Filter the listing below, keeping every line that holds "which".

::: Extracted material

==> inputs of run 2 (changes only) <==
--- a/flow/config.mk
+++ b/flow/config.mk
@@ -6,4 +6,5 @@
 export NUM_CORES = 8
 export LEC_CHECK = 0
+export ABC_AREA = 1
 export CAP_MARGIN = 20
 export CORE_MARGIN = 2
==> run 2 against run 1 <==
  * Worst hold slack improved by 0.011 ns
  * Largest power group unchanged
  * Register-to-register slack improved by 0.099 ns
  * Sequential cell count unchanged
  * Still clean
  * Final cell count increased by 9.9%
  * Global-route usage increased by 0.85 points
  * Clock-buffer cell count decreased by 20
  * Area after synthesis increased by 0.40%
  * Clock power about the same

::::::
::: Extracted material

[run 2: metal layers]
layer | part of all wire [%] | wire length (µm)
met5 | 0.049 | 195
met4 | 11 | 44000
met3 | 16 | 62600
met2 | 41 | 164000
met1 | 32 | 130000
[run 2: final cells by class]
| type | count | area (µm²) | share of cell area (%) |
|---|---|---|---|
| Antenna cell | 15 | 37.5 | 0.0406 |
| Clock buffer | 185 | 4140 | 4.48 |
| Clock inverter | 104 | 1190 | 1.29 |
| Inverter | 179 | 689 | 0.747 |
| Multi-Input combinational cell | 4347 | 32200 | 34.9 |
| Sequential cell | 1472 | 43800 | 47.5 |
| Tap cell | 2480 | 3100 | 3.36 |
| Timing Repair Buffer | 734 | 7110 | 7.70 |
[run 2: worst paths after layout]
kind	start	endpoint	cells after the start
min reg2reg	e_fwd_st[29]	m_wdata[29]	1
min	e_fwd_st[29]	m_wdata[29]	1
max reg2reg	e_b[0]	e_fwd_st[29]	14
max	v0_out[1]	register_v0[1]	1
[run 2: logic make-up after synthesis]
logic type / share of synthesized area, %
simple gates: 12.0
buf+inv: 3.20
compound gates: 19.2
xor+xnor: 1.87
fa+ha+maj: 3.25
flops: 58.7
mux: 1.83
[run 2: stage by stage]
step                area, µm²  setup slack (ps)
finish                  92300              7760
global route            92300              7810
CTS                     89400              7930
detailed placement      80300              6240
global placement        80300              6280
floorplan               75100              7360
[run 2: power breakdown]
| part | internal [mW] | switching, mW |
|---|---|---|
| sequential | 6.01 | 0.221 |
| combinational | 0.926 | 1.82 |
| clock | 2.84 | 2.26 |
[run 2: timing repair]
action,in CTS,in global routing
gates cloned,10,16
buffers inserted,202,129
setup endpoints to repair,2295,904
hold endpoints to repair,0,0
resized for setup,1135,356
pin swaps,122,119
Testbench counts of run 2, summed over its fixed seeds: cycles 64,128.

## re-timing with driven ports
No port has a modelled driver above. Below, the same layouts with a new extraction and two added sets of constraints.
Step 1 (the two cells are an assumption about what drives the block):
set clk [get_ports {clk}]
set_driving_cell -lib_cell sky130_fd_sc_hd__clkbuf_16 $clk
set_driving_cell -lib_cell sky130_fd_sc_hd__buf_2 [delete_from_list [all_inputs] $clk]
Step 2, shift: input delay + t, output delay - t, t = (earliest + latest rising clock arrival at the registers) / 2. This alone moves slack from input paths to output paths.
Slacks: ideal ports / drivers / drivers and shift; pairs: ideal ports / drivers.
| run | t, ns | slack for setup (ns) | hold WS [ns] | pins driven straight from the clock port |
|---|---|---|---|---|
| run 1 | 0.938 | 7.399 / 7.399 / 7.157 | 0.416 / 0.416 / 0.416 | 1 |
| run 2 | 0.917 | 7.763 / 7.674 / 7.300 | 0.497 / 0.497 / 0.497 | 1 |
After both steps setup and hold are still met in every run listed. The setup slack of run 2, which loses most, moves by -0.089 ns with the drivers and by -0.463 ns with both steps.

::::::
::: Extracted material

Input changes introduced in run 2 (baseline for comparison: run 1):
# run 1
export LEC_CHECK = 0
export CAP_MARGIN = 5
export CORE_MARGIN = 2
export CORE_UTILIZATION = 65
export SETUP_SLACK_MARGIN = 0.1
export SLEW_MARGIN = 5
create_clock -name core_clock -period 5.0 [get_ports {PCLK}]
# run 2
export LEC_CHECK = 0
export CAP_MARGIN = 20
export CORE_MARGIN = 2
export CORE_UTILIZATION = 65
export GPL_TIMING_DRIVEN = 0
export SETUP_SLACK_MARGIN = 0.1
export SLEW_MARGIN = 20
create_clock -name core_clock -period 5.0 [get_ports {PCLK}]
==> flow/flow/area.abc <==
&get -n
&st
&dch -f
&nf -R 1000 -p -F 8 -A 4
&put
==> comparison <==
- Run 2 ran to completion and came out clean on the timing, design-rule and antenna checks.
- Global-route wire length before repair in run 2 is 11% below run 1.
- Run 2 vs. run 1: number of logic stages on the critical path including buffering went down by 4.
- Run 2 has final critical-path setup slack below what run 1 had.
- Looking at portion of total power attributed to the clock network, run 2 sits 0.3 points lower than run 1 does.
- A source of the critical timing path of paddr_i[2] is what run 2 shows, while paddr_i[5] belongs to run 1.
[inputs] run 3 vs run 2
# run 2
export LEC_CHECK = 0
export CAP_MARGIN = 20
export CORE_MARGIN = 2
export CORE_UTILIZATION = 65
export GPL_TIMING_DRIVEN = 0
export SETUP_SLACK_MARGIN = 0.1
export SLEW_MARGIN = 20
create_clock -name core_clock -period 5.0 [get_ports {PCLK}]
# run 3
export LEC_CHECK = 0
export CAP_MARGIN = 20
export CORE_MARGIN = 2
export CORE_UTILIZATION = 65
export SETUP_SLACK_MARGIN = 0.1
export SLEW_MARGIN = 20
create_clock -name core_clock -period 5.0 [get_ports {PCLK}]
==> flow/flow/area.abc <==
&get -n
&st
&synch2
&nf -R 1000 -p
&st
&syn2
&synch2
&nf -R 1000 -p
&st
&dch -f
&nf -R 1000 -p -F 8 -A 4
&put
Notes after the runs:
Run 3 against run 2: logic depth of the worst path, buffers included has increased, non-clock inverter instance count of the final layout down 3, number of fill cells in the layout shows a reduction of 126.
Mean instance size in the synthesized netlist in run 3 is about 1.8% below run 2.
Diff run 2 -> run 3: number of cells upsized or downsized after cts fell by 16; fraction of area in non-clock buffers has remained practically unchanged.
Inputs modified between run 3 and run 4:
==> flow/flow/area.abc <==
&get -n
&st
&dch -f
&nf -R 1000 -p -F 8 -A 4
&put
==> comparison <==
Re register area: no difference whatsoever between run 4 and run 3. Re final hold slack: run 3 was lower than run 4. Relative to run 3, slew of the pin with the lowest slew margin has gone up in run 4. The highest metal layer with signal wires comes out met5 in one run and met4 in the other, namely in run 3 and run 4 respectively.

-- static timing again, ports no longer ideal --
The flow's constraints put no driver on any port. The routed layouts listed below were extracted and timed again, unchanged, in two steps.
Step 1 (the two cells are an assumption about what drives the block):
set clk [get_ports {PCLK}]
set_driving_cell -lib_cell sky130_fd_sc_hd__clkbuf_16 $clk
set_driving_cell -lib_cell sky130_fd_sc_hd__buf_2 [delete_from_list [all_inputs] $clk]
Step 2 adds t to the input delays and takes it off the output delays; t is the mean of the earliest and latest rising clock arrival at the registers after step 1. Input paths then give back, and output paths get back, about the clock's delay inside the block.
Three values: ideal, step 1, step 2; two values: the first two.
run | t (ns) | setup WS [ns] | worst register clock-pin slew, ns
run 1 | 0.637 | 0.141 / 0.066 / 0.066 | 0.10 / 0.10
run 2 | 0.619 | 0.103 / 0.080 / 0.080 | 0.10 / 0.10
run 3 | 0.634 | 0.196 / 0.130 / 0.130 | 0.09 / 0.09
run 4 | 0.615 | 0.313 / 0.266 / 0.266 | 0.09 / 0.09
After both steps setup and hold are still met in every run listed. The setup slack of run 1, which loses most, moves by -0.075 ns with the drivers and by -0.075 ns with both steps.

::::::

▶ **Task result**:
After both steps setup and hold are still met in every run listed. The setup slack of run 2, which loses most, moves by -0.089 ns with the drivers and by -0.463 ns with both steps.
After both steps setup and hold are still met in every run listed. The setup slack of run 1, which loses most, moves by -0.075 ns with the drivers and by -0.075 ns with both steps.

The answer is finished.